[RECORDS SUPPLIED]
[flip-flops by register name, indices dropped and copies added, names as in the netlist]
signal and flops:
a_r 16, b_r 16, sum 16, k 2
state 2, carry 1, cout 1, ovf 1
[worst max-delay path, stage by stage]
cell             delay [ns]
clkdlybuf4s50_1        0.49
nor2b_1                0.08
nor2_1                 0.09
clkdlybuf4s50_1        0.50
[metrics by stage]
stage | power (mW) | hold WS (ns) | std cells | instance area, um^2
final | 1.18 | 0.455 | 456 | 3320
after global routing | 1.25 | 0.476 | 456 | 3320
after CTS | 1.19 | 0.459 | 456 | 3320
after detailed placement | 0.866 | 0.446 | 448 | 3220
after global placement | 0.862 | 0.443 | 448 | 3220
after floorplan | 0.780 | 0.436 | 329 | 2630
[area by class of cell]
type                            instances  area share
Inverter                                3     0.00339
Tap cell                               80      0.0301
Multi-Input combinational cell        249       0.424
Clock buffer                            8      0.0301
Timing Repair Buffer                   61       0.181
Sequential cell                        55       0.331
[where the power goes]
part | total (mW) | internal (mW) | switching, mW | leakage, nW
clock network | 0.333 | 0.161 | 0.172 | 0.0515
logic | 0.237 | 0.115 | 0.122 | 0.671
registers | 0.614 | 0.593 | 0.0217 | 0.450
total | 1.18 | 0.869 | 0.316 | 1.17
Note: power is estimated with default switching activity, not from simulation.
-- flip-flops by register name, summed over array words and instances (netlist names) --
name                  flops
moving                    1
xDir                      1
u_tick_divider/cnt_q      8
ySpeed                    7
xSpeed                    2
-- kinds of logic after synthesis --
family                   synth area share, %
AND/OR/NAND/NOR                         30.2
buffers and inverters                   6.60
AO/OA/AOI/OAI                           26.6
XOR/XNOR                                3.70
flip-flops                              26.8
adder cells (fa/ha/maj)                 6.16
$ cat src/rtl/packet_buffer_pkg.sv
// Shared types and constants for the packet buffer and its lane drain.
package packet_buffer_pkg;

  localparam int unsigned LEN_FIELD_BYTES   = 2;
  localparam int unsigned MAX_PACKET_LENGTH = 1518;
  localparam int unsigned CNT_W             = 8 * LEN_FIELD_BYTES;

  typedef enum logic [2:0] {
    ST_IDLE    = 3'd0,
    ST_LEN_LO  = 3'd1,
    ST_LEN_HI  = 3'd2,
    ST_PAYLOAD = 3'd3,
    ST_DROP    = 3'd4,
    ST_LEN_FWD = 3'd5
  } drain_state_t;

endpackage

$ cat src/rtl/rr_lane_arbiter.sv
// Round-robin lane search: first requesting lane after ptr, wrapping mod NUM_LANES.
module rr_lane_arbiter #(
  parameter int unsigned NUM_LANES = 8
) (
  input  logic [NUM_LANES-1:0]         req,
  input  logic [$clog2(NUM_LANES)-1:0] ptr,
  output logic [$clog2(NUM_LANES)-1:0] grant_idx_c,
  output logic                         grant_vld_c
);

  localparam int unsigned LANE_W = $clog2(NUM_LANES);

  logic [LANE_W-1:0] idx;

  always_comb begin
    grant_idx_c = '0;
    grant_vld_c = 1'b0;
    idx         = '0;
    for (int unsigned i = 1; i <= NUM_LANES; i++) begin
      // NUM_LANES is a power of two, so truncation is the modulo wrap
      idx = LANE_W'(32'(ptr) + i);
      if (!grant_vld_c && req[idx]) begin
        grant_vld_c = 1'b1;
        grant_idx_c = idx;
      end
    end
  end

endmodule
$ cat config.mk
export PLATFORM = sky130hd
export DESIGN_NAME = hall_decoder
export DESIGN_NICKNAME = d
export VERILOG_FILES = /design/src/rtl/hall_decoder_pkg.sv /design/src/rtl/hall_decoder_debounce.sv /design/src/rtl/hall_decoder.sv
export SDC_FILE = /design/constraint.sdc
export NUM_CORES = 1
export LEC_CHECK = 0
export ABC_AREA = 1
export CORE_MARGIN = 1.5
export CORE_UTILIZATION = 45
export DETAILED_ROUTE_END_ITERATION = 8
export PLACE_DENSITY = 0.75
export SLEW_MARGIN = 20
export SYNTH_ARGS = -nofsm -noshare
export SYNTH_HDL_FRONTEND = slang
export SYNTH_HIERARCHICAL = 1
export SYNTH_SLANG_ARGS = --single-unit
$ cat constraint.sdc
create_clock -name i_clk -period 2.2 [get_ports i_clk]
set_clock_uncertainty 0.15 [all_clocks]
set_input_delay 0.33 -clock i_clk [delete_from_list [all_inputs] [get_ports i_clk]]
set_output_delay 0.33 -clock i_clk [all_outputs]
set_load 0.05 [all_outputs]
$ cat src/rtl/hall_decoder_pkg.sv
// hall_decoder_pkg: shared motor-side definitions.
// Holds the Hall-code-to-step table, the invalid-code constants, the ring
// adjacency tables (also used by the pattern generator) and the decoder FSM
// state enumeration.
package hall_decoder_pkg;

  // Hall codes that never occur on a healthy 120-degree sensor set
  localparam logic [2:0] HALL_INVALID_LO = 3'b000;
  localparam logic [2:0] HALL_INVALID_HI = 3'b111;

  // Step reported before any valid code has been seen
  localparam logic [2:0] STEP_RESET = 3'd5;

  // Decoder tracking states
  typedef enum logic [1:0] {
    ST_INIT  = 2'd0,
    ST_TRACK = 2'd1,
    ST_STALL = 2'd2
  } hall_state_e;

  // True for the two codes that cannot be mapped to a step
  function automatic logic hall_is_invalid(input logic [2:0] code);
    return (code == HALL_INVALID_LO) || (code == HALL_INVALID_HI);
  endfunction

  // Hall code {C,B,A} to commutation step 0..5
  function automatic logic [2:0] hall_to_step(input logic [2:0] code);
    logic [2:0] step;
    case (code)
      3'b101:  step = 3'd0;
      3'b100:  step = 3'd1;
      3'b110:  step = 3'd2;
      3'b010:  step = 3'd3;
      3'b011:  step = 3'd4;
      3'b001:  step = 3'd5;
      default: step = STEP_RESET;
    endcase
    return step;
  endfunction

  // Next step on the ring 0->1->2->3->4->5->0
  function automatic logic [2:0] step_inc(input logic [2:0] step);
    logic [2:0] nxt;
    case (step)
      3'd0:    nxt = 3'd1;
      3'd1:    nxt = 3'd2;
      3'd2:    nxt = 3'd3;
      3'd3:    nxt = 3'd4;
      3'd4:    nxt = 3'd5;
      3'd5:    nxt = 3'd0;
      default: nxt = 3'd0;
    endcase
    return nxt;
  endfunction

  // Previous step on the ring
  function automatic logic [2:0] step_dec(input logic [2:0] step);
    logic [2:0] prv;
    case (step)
      3'd0:    prv = 3'd5;
      3'd1:    prv = 3'd0;
      3'd2:    prv = 3'd1;
      3'd3:    prv = 3'd2;
      3'd4:    prv = 3'd3;
      3'd5:    prv = 3'd4;
      default: prv = 3'd0;
    endcase
    return prv;
  endfunction

endpackage
**src/rtl/dds_nco_bank_if.sv**
```systemverilog
// ---------------------------------------------------------------------------
// dds_nco_bank_if
// Bus bundle for the NCO bank: run control, configuration writes and the
// per-channel sample outputs. clk and rst_n stay plain ports on the design.
//
// Signals (direction shown from the slave / NCO bank side):
//   ena          in   global advance enable
//   div          in   tick period minus one, in clocks
//   cfg_we       in   configuration write strobe
//   cfg_ch       in   target channel
//   cfg_sel      in   0 freq, 1 mode, 2 phase, 3 reserved
//   cfg_data     in   write data (mode uses bits [1:0])
//   samples      out  8 bits per channel, channel k at [8k+7:8k]
//   sample_valid out  one-cycle pulse per channel update
//   sample_ch    out  channel updated with the current sample_valid
//   mix          out  average of all samples      (only with DDS_MIX_EN)
//   mix_valid    out  one-cycle pulse for mix      (only with DDS_MIX_EN)
// ---------------------------------------------------------------------------
interface dds_nco_bank_if #(
    parameter int NUM_CH  = 4,
    parameter int PHASE_W = 16,
    parameter int DIV_W   = 8
);
    logic                 ena;
    logic [DIV_W-1:0]     div;
    logic                 cfg_we;
    logic [2:0]           cfg_ch;
    logic [1:0]           cfg_sel;
    logic [PHASE_W-1:0]   cfg_data;
    logic [8*NUM_CH-1:0]  samples;
    logic                 sample_valid;
    logic [2:0]           sample_ch;
`ifdef DDS_MIX_EN
    logic [7:0]           mix;
    logic                 mix_valid;
`endif

    modport slave (
        input  ena, div, cfg_we, cfg_ch, cfg_sel, cfg_data,
        output samples, sample_valid, sample_ch
`ifdef DDS_MIX_EN
        , output mix, mix_valid
`endif
    );

    modport master (
        output ena, div, cfg_we, cfg_ch, cfg_sel, cfg_data,
        input  samples, sample_valid, sample_ch
`ifdef DDS_MIX_EN
        , input mix, mix_valid
`endif
    );
endinterface

```
**src/rtl/dds_nco_bank.sv**
```systemverilog
// ---------------------------------------------------------------------------
// dds_nco_bank
// Bank of NUM_CH phase-accumulator NCOs sharing one prescaler tick and one
// waveform lookup unit. Each tick advances every accumulator, then a scan
// walks channels 0..NUM_CH-1 one per clock, registering each channel's
// 8-bit sample (sine / square / saw / triangle selected per channel).
//
// Ports:
//   clk    sole clock, rising edge
//   rst_n  synchronous active-low reset
//   bus    dds_nco_bank_if.slave (control, config writes, sample outputs)
//
// Optional feature: define DDS_MIX_EN to add bus.mix / bus.mix_valid, the
// average of all channel samples registered after each complete scan.
// ---------------------------------------------------------------------------
module dds_nco_bank #(
    parameter int NUM_CH  = 4,
    parameter int PHASE_W = 16,
    parameter int DIV_W   = 8
) (
    input  logic            clk,
    input  logic            rst_n,
    dds_nco_bank_if.slave   bus
);
    localparam int IDX_W = (NUM_CH > 1) ? $clog2(NUM_CH) : 1;
    localparam logic [IDX_W-1:0] LAST_IDX = IDX_W'(NUM_CH - 1);

    // Quarter-wave magnitudes: floor(127.5*sin(2*pi*(i+0.5)/256)). The half
    // step offset makes the mirrored quadrants meet symmetrically.
    localparam logic [6:0] SINE_Q [64] = '{
          1,   4,   7,  10,  14,  17,  20,  23,
         26,  29,  32,  35,  38,  41,  44,  47,
         50,  53,  55,  58,  61,  64,  66,  69,
         72,  74,  77,  79,  82,  84,  86,  89,
         91,  93,  95,  97,  99, 101, 103, 105,
        106, 108, 110, 111, 113, 114, 115, 117,
        118, 119, 120, 121, 122, 123, 124, 124,
        125, 125, 126, 126, 127, 127, 127, 127
    };

    typedef enum logic {S_IDLE, S_SCAN} scan_state_t;

    logic [DIV_W-1:0]    presc_q;
    logic                tick;
    logic [7:0]          ch_p [NUM_CH];
    logic [1:0]          ch_m [NUM_CH];
    scan_state_t         state_q, state_d;
    logic [IDX_W-1:0]    idx_q, idx_d;
    logic [8*NUM_CH-1:0] samples_q;
    logic                valid_q;
    logic [2:0]          ch_q;
    logic [7:0]          wave;

    function automatic logic [7:0] wave_f(input logic [1:0] mode, input logic [7:0] p);
        logic [5:0] addr;
        logic [6:0] mag;
        logic [7:0] res;
        addr = p[6] ? ~p[5:0] : p[5:0];
        mag  = SINE_Q[addr];
        case (mode)
            2'd0:    res = p[7] ? (8'd127 - {1'b0, mag}) : (8'd128 + {1'b0, mag});
            2'd1:    res = p[7] ? 8'd0 : 8'd255;
            2'd2:    res = p;
            default: res = p[7] ? ~{p[6:0], 1'b0} : {p[6:0], 1'b0};
        endcase
        return res;
    endfunction

    assign tick = bus.ena && (presc_q == bus.div);

    // Prescaler freezes while ena is low so the tick phase is preserved.
    always_ff @(posedge clk) begin
        if (!rst_n) begin
            presc_q <= '0;
        end else if (bus.ena) begin
            presc_q <= (presc_q == bus.div) ? '0 : presc_q + DIV_W'(1);
        end
    end

    genvar gi;
    generate
        for (gi = 0; gi < NUM_CH; gi++) begin : g_ch
            logic [PHASE_W-1:0] freq_q;
            logic [PHASE_W-1:0] phase_q;
            logic [1:0]         mode_q;
            logic               hit;

            // cfg_ch values >= NUM_CH never match any generated channel.
            assign hit = bus.cfg_we && (bus.cfg_ch == 3'(gi));

            always_ff @(posedge clk) begin
                if (!rst_n) begin
                    freq_q  <= '0;
                    phase_q <= '0;
                    mode_q  <= '0;
                end else begin
                    if (hit && bus.cfg_sel == 2'd0) freq_q <= bus.cfg_data;
                    if (hit && bus.cfg_sel == 2'd1) mode_q <= bus.cfg_data[1:0];
                    // A phase write takes priority over the tick accumulate.
                    if (hit && bus.cfg_sel == 2'd2) begin
                        phase_q <= bus.cfg_data;
                    end else if (tick) begin
                        phase_q <= phase_q + freq_q;
                    end
                end
            end

            assign ch_p[gi] = phase_q[PHASE_W-1 -: 8];
            assign ch_m[gi] = mode_q;
        end
    endgenerate

    // Scan sequencer: a tick (re)starts at channel 0, even mid-scan; a scan
    // in progress runs to completion regardless of ena.
    always_ff @(posedge clk) begin
        if (!rst_n) begin
            state_q <= S_IDLE;
            idx_q   <= '0;
        end else begin
            state_q <= state_d;
            idx_q   <= idx_d;
        end
    end

    always_comb begin
        state_d = state_q;
        idx_d   = idx_q;
        if (tick) begin
            state_d = S_SCAN;
            idx_d   = '0;
        end else if (state_q == S_SCAN) begin
            if (idx_q == LAST_IDX) begin
                state_d = S_IDLE;
                idx_d   = '0;
            end else begin
                idx_d = idx_q + IDX_W'(1);
            end
        end
    end

    assign wave = wave_f(ch_m[idx_q], ch_p[idx_q]);

    always_ff @(posedge clk) begin
        if (!rst_n) begin
            samples_q <= '0;
            valid_q   <= 1'b0;
            ch_q      <= '0;
        end else begin
            valid_q <= (state_q == S_SCAN);
            if (state_q == S_SCAN) begin
                samples_q[{idx_q, 3'b000} +: 8] <= wave;
                ch_q                            <= 3'(idx_q);
            end
        end
    end

    assign bus.samples      = samples_q;
    assign bus.sample_valid = valid_q;
    assign bus.sample_ch    = ch_q;

`ifdef DDS_MIX_EN
    localparam int SUM_W = IDX_W + 8;

    logic [SUM_W-1:0] mix_sum;
    logic [7:0]       mix_q;
    logic             mix_valid_q;

    always_comb begin
        mix_sum = '0;
        for (int k = 0; k < NUM_CH; k++) begin
            mix_sum = mix_sum + SUM_W'(samples_q[8*k +: 8]);
        end
    end

    // NUM_CH is a power of two, so the top 8 bits of the sum are the mean.
    always_ff @(posedge clk) begin
        if (!rst_n) begin
            mix_q       <= '0;
            mix_valid_q <= 1'b0;
        end else begin
            mix_valid_q <= valid_q && (ch_q == 3'(NUM_CH - 1));
            if (valid_q && (ch_q == 3'(NUM_CH - 1))) begin
                mix_q <= mix_sum[SUM_W-1 -: 8];
            end
        end
    end

    assign bus.mix       = mix_q;
    assign bus.mix_valid = mix_valid_q;
`endif
endmodule

```
**src/flat_wrapper.sv**
```systemverilog
// flat-port wrapper written by rule: the top's interface ports become plain ports
module dds_nco_bank_flat 
#(
    parameter int NUM_CH  = 4,
    parameter int PHASE_W = 16,
    parameter int DIV_W   = 8
)
  (clk, rst_n, bus_ena, bus_div, bus_cfg_we, bus_cfg_ch, bus_cfg_sel, bus_cfg_data, bus_samples, bus_sample_valid, bus_sample_ch);
  dds_nco_bank_if #(.NUM_CH(NUM_CH), .PHASE_W(PHASE_W), .DIV_W(DIV_W)) bus_i ();
  input  logic clk;
  input  logic rst_n;
  input wire logic [$bits(bus_i.ena)-1:0] bus_ena;
  input wire logic [$bits(bus_i.div)-1:0] bus_div;
  input wire logic [$bits(bus_i.cfg_we)-1:0] bus_cfg_we;
  input wire logic [$bits(bus_i.cfg_ch)-1:0] bus_cfg_ch;
  input wire logic [$bits(bus_i.cfg_sel)-1:0] bus_cfg_sel;
  input wire logic [$bits(bus_i.cfg_data)-1:0] bus_cfg_data;
  output wire logic [$bits(bus_i.samples)-1:0] bus_samples;
  output wire logic [$bits(bus_i.sample_valid)-1:0] bus_sample_valid;
  output wire logic [$bits(bus_i.sample_ch)-1:0] bus_sample_ch;
  assign bus_i.ena = bus_ena;
  assign bus_i.div = bus_div;
  assign bus_i.cfg_we = bus_cfg_we;
  assign bus_i.cfg_ch = bus_cfg_ch;
  assign bus_i.cfg_sel = bus_cfg_sel;
  assign bus_i.cfg_data = bus_cfg_data;
  assign bus_samples = bus_i.samples;
  assign bus_sample_valid = bus_i.sample_valid;
  assign bus_sample_ch = bus_i.sample_ch;
  dds_nco_bank #(.NUM_CH(NUM_CH), .PHASE_W(PHASE_W), .DIV_W(DIV_W)) u_core (.clk(clk), .rst_n(rst_n), .bus(bus_i));
endmodule
```
## config.mk

```make
export PLATFORM = sky130hd
export DESIGN_NAME = hazard_scoreboard_flat
export DESIGN_NICKNAME = d
export VERILOG_FILES = /design/src/rtl/hazard_scoreboard_if.sv /design/src/rtl/hazard_scoreboard.sv /design/src/flat_wrapper.sv
export SDC_FILE = /design/constraint.sdc
export NUM_CORES = 1
export LEC_CHECK = 0
export ABC_AREA = 1
export BUFFER_PORTS_ARGS = -buffer_cell sky130_fd_sc_hd__buf_2
export CELL_PAD_IN_SITES_DETAIL_PLACEMENT = 0
export CELL_PAD_IN_SITES_GLOBAL_PLACEMENT = 2
export CORE_ASPECT_RATIO = 0.7
export CORE_UTILIZATION = 29
export DETAILED_ROUTE_END_ITERATION = 10
export HOLD_SLACK_MARGIN = 0.06
export PLACE_DENSITY = 0.76
export SKIP_LAST_GASP = 1
export SYNTH_ARGS = -nofsm -noshare
export SYNTH_HDL_FRONTEND = slang
export SYNTH_SLANG_ARGS = --single-unit
```

## constraint.sdc

```tcl
create_clock -name clk -period 3.9 [get_ports clk]
set_input_delay 0.78 -clock clk [delete_from_list [all_inputs] [get_ports clk]]
set_output_delay 0.78 -clock clk [all_outputs]
set_load 0.01 [all_outputs]
```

[TO DO]
Give back the records above exactly, limited to the lines between the one holding "export PLACE_DENSITY = 0.75" and the one holding "Previous step on the ring", inclusive.

[PROBLEM SOLUTION]
export PLACE_DENSITY = 0.75
export SLEW_MARGIN = 20
export SYNTH_ARGS = -nofsm -noshare
export SYNTH_HDL_FRONTEND = slang
export SYNTH_HIERARCHICAL = 1
export SYNTH_SLANG_ARGS = --single-unit
$ cat constraint.sdc
create_clock -name i_clk -period 2.2 [get_ports i_clk]
set_clock_uncertainty 0.15 [all_clocks]
set_input_delay 0.33 -clock i_clk [delete_from_list [all_inputs] [get_ports i_clk]]
set_output_delay 0.33 -clock i_clk [all_outputs]
set_load 0.05 [all_outputs]
$ cat src/rtl/hall_decoder_pkg.sv
// hall_decoder_pkg: shared motor-side definitions.
// Holds the Hall-code-to-step table, the invalid-code constants, the ring
// adjacency tables (also used by the pattern generator) and the decoder FSM
// state enumeration.
package hall_decoder_pkg;

  // Hall codes that never occur on a healthy 120-degree sensor set
  localparam logic [2:0] HALL_INVALID_LO = 3'b000;
  localparam logic [2:0] HALL_INVALID_HI = 3'b111;

  // Step reported before any valid code has been seen
  localparam logic [2:0] STEP_RESET = 3'd5;

  // Decoder tracking states
  typedef enum logic [1:0] {
    ST_INIT  = 2'd0,
    ST_TRACK = 2'd1,
    ST_STALL = 2'd2
  } hall_state_e;

  // True for the two codes that cannot be mapped to a step
  function automatic logic hall_is_invalid(input logic [2:0] code);
    return (code == HALL_INVALID_LO) || (code == HALL_INVALID_HI);
  endfunction

  // Hall code {C,B,A} to commutation step 0..5
  function automatic logic [2:0] hall_to_step(input logic [2:0] code);
    logic [2:0] step;
    case (code)
      3'b101:  step = 3'd0;
      3'b100:  step = 3'd1;
      3'b110:  step = 3'd2;
      3'b010:  step = 3'd3;
      3'b011:  step = 3'd4;
      3'b001:  step = 3'd5;
      default: step = STEP_RESET;
    endcase
    return step;
  endfunction

  // Next step on the ring 0->1->2->3->4->5->0
  function automatic logic [2:0] step_inc(input logic [2:0] step);
    logic [2:0] nxt;
    case (step)
      3'd0:    nxt = 3'd1;
      3'd1:    nxt = 3'd2;
      3'd2:    nxt = 3'd3;
      3'd3:    nxt = 3'd4;
      3'd4:    nxt = 3'd5;
      3'd5:    nxt = 3'd0;
      default: nxt = 3'd0;
    endcase
    return nxt;
  endfunction

  // Previous step on the ring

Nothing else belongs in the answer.